Top of Data supplied

==> src/rtl/chip8_boot_pkg.sv <==
// Shared types and constant font tables for the CHIP-8 boot sequencer.
// The HIRES state exists only when CHIP8_HIRES_FONT_EN is defined.
package chip8_boot_pkg;

    typedef enum logic [2:0] {
        ST_FONT     = 3'd0,
`ifdef CHIP8_HIRES_FONT_EN
        ST_HIRES    = 3'd1,
`endif
        ST_CLEAR    = 3'd2,
        ST_ROM_WAIT = 3'd3,
        ST_READY    = 3'd4
    } boot_state_e;

    localparam int LORES_GLYPH_BYTES = 5;
    localparam int HIRES_GLYPH_BYTES = 10;
    localparam int GLYPH_COUNT       = 16;
    localparam int LORES_BYTES       = GLYPH_COUNT * LORES_GLYPH_BYTES;
    localparam int HIRES_BYTES       = GLYPH_COUNT * HIRES_GLYPH_BYTES;

    localparam logic [7:0] LORES_FONT [0:79] = '{
        8'hF0, 8'h90, 8'h90, 8'h90, 8'hF0,  8'h20, 8'h60, 8'h20, 8'h20, 8'h70,
        8'hF0, 8'h10, 8'hF0, 8'h80, 8'hF0,  8'hF0, 8'h10, 8'hF0, 8'h10, 8'hF0,
        8'h90, 8'h90, 8'hF0, 8'h10, 8'h10,  8'hF0, 8'h80, 8'hF0, 8'h10, 8'hF0,
        8'hF0, 8'h80, 8'hF0, 8'h90, 8'hF0,  8'hF0, 8'h10, 8'h20, 8'h40, 8'h40,
        8'hF0, 8'h90, 8'hF0, 8'h90, 8'hF0,  8'hF0, 8'h90, 8'hF0, 8'h10, 8'hF0,
        8'hF0, 8'h90, 8'hF0, 8'h90, 8'h90,  8'hE0, 8'h90, 8'hE0, 8'h90, 8'hE0,
        8'hF0, 8'h80, 8'h80, 8'h80, 8'hF0,  8'hE0, 8'h90, 8'h90, 8'h90, 8'hE0,
        8'hF0, 8'h80, 8'hF0, 8'h80, 8'hF0,  8'hF0, 8'h80, 8'hF0, 8'h80, 8'h80
    };

    localparam logic [7:0] HIRES_FONT [0:159] = '{
        8'h3C, 8'h7E, 8'hE7, 8'hC3, 8'hC3, 8'hC3, 8'hC3, 8'hE7, 8'h7E, 8'h3C,
        8'h18, 8'h38, 8'h58, 8'h18, 8'h18, 8'h18, 8'h18, 8'h18, 8'h18, 8'h3C,
        8'h3E, 8'h7F, 8'hC3, 8'h06, 8'h0C, 8'h18, 8'h30, 8'h60, 8'hFF, 8'hFF,
        8'h3C, 8'h7E, 8'hC3, 8'h03, 8'h0E, 8'h0E, 8'h03, 8'hC3, 8'h7E, 8'h3C,
        8'h06, 8'h0E, 8'h1E, 8'h36, 8'h66, 8'hC6, 8'hFF, 8'hFF, 8'h06, 8'h06,
        8'hFF, 8'hFF, 8'hC0, 8'hC0, 8'hFC, 8'hFE, 8'h03, 8'hC3, 8'h7E, 8'h3C,
        8'h3E, 8'h7C, 8'hC0, 8'hC0, 8'hFC, 8'hFE, 8'hC3, 8'hC3, 8'h7E, 8'h3C,
        8'hFF, 8'hFF, 8'h03, 8'h06, 8'h0C, 8'h18, 8'h30, 8'h60, 8'h60, 8'h60,
        8'h3C, 8'h7E, 8'hC3, 8'hC3, 8'h7E, 8'h7E, 8'hC3, 8'hC3, 8'h7E, 8'h3C,
        8'h3C, 8'h7E, 8'hC3, 8'hC3, 8'h7F, 8'h3F, 8'h03, 8'h03, 8'h3E, 8'h7C,
        8'h18, 8'h3C, 8'h66, 8'hC3, 8'hC3, 8'hFF, 8'hFF, 8'hC3, 8'hC3, 8'hC3,
        8'hFC, 8'hFE, 8'hC3, 8'hC3, 8'hFE, 8'hFE, 8'hC3, 8'hC3, 8'hFE, 8'hFC,
        8'h3C, 8'h7E, 8'hC3, 8'hC0, 8'hC0, 8'hC0, 8'hC0, 8'hC3, 8'h7E, 8'h3C,
        8'hFC, 8'hFE, 8'hC3, 8'hC3, 8'hC3, 8'hC3, 8'hC3, 8'hC3, 8'hFE, 8'hFC,
        8'hFF, 8'hFF, 8'hC0, 8'hC0, 8'hFF, 8'hFF, 8'hC0, 8'hC0, 8'hFF, 8'hFF,
        8'hFF, 8'hFF, 8'hC0, 8'hC0, 8'hFF, 8'hFF, 8'hC0, 8'hC0, 8'hC0, 8'hC0
    };

    // True when [base, base+len-1] lies inside a 2^addr_w byte space.
    function automatic bit region_fits(input int base, input int len, input int addr_w);
        return (len == 0) || ((base >= 0) && (base + len - 1 <= (1 << addr_w) - 1));
    endfunction

endpackage

==> src/rtl/chip8_font_rom.sv <==
// Combinational index -> font byte lookup; the hi-res table is selectable
// only when CHIP8_HIRES_FONT_EN is defined.
module chip8_font_rom
    import chip8_boot_pkg::*;
(
    input  logic       sel_i,
    input  logic [7:0] index_i,
    output logic [7:0] byte_o
);

    always_comb begin
        byte_o = 8'h00;
`ifdef CHIP8_HIRES_FONT_EN
        if (sel_i) begin
            if (index_i < 8'(HIRES_BYTES)) byte_o = HIRES_FONT[index_i];
        end else if (index_i < 8'(LORES_BYTES)) begin
            byte_o = LORES_FONT[index_i[6:0]];
        end
`else
        if (!sel_i && (index_i < 8'(LORES_BYTES))) byte_o = LORES_FONT[index_i[6:0]];
`endif
    end

endmodule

Bottom of Data supplied

▸ Exercise directions:
With no line omitted, copy all the data exactly.

▸ Task output:
==> src/rtl/chip8_boot_pkg.sv <==
// Shared types and constant font tables for the CHIP-8 boot sequencer.
// The HIRES state exists only when CHIP8_HIRES_FONT_EN is defined.
package chip8_boot_pkg;

    typedef enum logic [2:0] {
        ST_FONT     = 3'd0,
`ifdef CHIP8_HIRES_FONT_EN
        ST_HIRES    = 3'd1,
`endif
        ST_CLEAR    = 3'd2,
        ST_ROM_WAIT = 3'd3,
        ST_READY    = 3'd4
    } boot_state_e;

    localparam int LORES_GLYPH_BYTES = 5;
    localparam int HIRES_GLYPH_BYTES = 10;
    localparam int GLYPH_COUNT       = 16;
    localparam int LORES_BYTES       = GLYPH_COUNT * LORES_GLYPH_BYTES;
    localparam int HIRES_BYTES       = GLYPH_COUNT * HIRES_GLYPH_BYTES;

    localparam logic [7:0] LORES_FONT [0:79] = '{
        8'hF0, 8'h90, 8'h90, 8'h90, 8'hF0,  8'h20, 8'h60, 8'h20, 8'h20, 8'h70,
        8'hF0, 8'h10, 8'hF0, 8'h80, 8'hF0,  8'hF0, 8'h10, 8'hF0, 8'h10, 8'hF0,
        8'h90, 8'h90, 8'hF0, 8'h10, 8'h10,  8'hF0, 8'h80, 8'hF0, 8'h10, 8'hF0,
        8'hF0, 8'h80, 8'hF0, 8'h90, 8'hF0,  8'hF0, 8'h10, 8'h20, 8'h40, 8'h40,
        8'hF0, 8'h90, 8'hF0, 8'h90, 8'hF0,  8'hF0, 8'h90, 8'hF0, 8'h10, 8'hF0,
        8'hF0, 8'h90, 8'hF0, 8'h90, 8'h90,  8'hE0, 8'h90, 8'hE0, 8'h90, 8'hE0,
        8'hF0, 8'h80, 8'h80, 8'h80, 8'hF0,  8'hE0, 8'h90, 8'h90, 8'h90, 8'hE0,
        8'hF0, 8'h80, 8'hF0, 8'h80, 8'hF0,  8'hF0, 8'h80, 8'hF0, 8'h80, 8'h80
    };

    localparam logic [7:0] HIRES_FONT [0:159] = '{
        8'h3C, 8'h7E, 8'hE7, 8'hC3, 8'hC3, 8'hC3, 8'hC3, 8'hE7, 8'h7E, 8'h3C,
        8'h18, 8'h38, 8'h58, 8'h18, 8'h18, 8'h18, 8'h18, 8'h18, 8'h18, 8'h3C,
        8'h3E, 8'h7F, 8'hC3, 8'h06, 8'h0C, 8'h18, 8'h30, 8'h60, 8'hFF, 8'hFF,
        8'h3C, 8'h7E, 8'hC3, 8'h03, 8'h0E, 8'h0E, 8'h03, 8'hC3, 8'h7E, 8'h3C,
        8'h06, 8'h0E, 8'h1E, 8'h36, 8'h66, 8'hC6, 8'hFF, 8'hFF, 8'h06, 8'h06,
        8'hFF, 8'hFF, 8'hC0, 8'hC0, 8'hFC, 8'hFE, 8'h03, 8'hC3, 8'h7E, 8'h3C,
        8'h3E, 8'h7C, 8'hC0, 8'hC0, 8'hFC, 8'hFE, 8'hC3, 8'hC3, 8'h7E, 8'h3C,
        8'hFF, 8'hFF, 8'h03, 8'h06, 8'h0C, 8'h18, 8'h30, 8'h60, 8'h60, 8'h60,
        8'h3C, 8'h7E, 8'hC3, 8'hC3, 8'h7E, 8'h7E, 8'hC3, 8'hC3, 8'h7E, 8'h3C,
        8'h3C, 8'h7E, 8'hC3, 8'hC3, 8'h7F, 8'h3F, 8'h03, 8'h03, 8'h3E, 8'h7C,
        8'h18, 8'h3C, 8'h66, 8'hC3, 8'hC3, 8'hFF, 8'hFF, 8'hC3, 8'hC3, 8'hC3,
        8'hFC, 8'hFE, 8'hC3, 8'hC3, 8'hFE, 8'hFE, 8'hC3, 8'hC3, 8'hFE, 8'hFC,
        8'h3C, 8'h7E, 8'hC3, 8'hC0, 8'hC0, 8'hC0, 8'hC0, 8'hC3, 8'h7E, 8'h3C,
        8'hFC, 8'hFE, 8'hC3, 8'hC3, 8'hC3, 8'hC3, 8'hC3, 8'hC3, 8'hFE, 8'hFC,
        8'hFF, 8'hFF, 8'hC0, 8'hC0, 8'hFF, 8'hFF, 8'hC0, 8'hC0, 8'hFF, 8'hFF,
        8'hFF, 8'hFF, 8'hC0, 8'hC0, 8'hFF, 8'hFF, 8'hC0, 8'hC0, 8'hC0, 8'hC0
    };

    // True when [base, base+len-1] lies inside a 2^addr_w byte space.
    function automatic bit region_fits(input int base, input int len, input int addr_w);
        return (len == 0) || ((base >= 0) && (base + len - 1 <= (1 << addr_w) - 1));
    endfunction

endpackage

==> src/rtl/chip8_font_rom.sv <==
// Combinational index -> font byte lookup; the hi-res table is selectable
// only when CHIP8_HIRES_FONT_EN is defined.
module chip8_font_rom
    import chip8_boot_pkg::*;
(
    input  logic       sel_i,
    input  logic [7:0] index_i,
    output logic [7:0] byte_o
);

    always_comb begin
        byte_o = 8'h00;
`ifdef CHIP8_HIRES_FONT_EN
        if (sel_i) begin
            if (index_i < 8'(HIRES_BYTES)) byte_o = HIRES_FONT[index_i];
        end else if (index_i < 8'(LORES_BYTES)) begin
            byte_o = LORES_FONT[index_i[6:0]];
        end
`else
        if (!sel_i && (index_i < 8'(LORES_BYTES))) byte_o = LORES_FONT[index_i[6:0]];
`endif
    end

endmodule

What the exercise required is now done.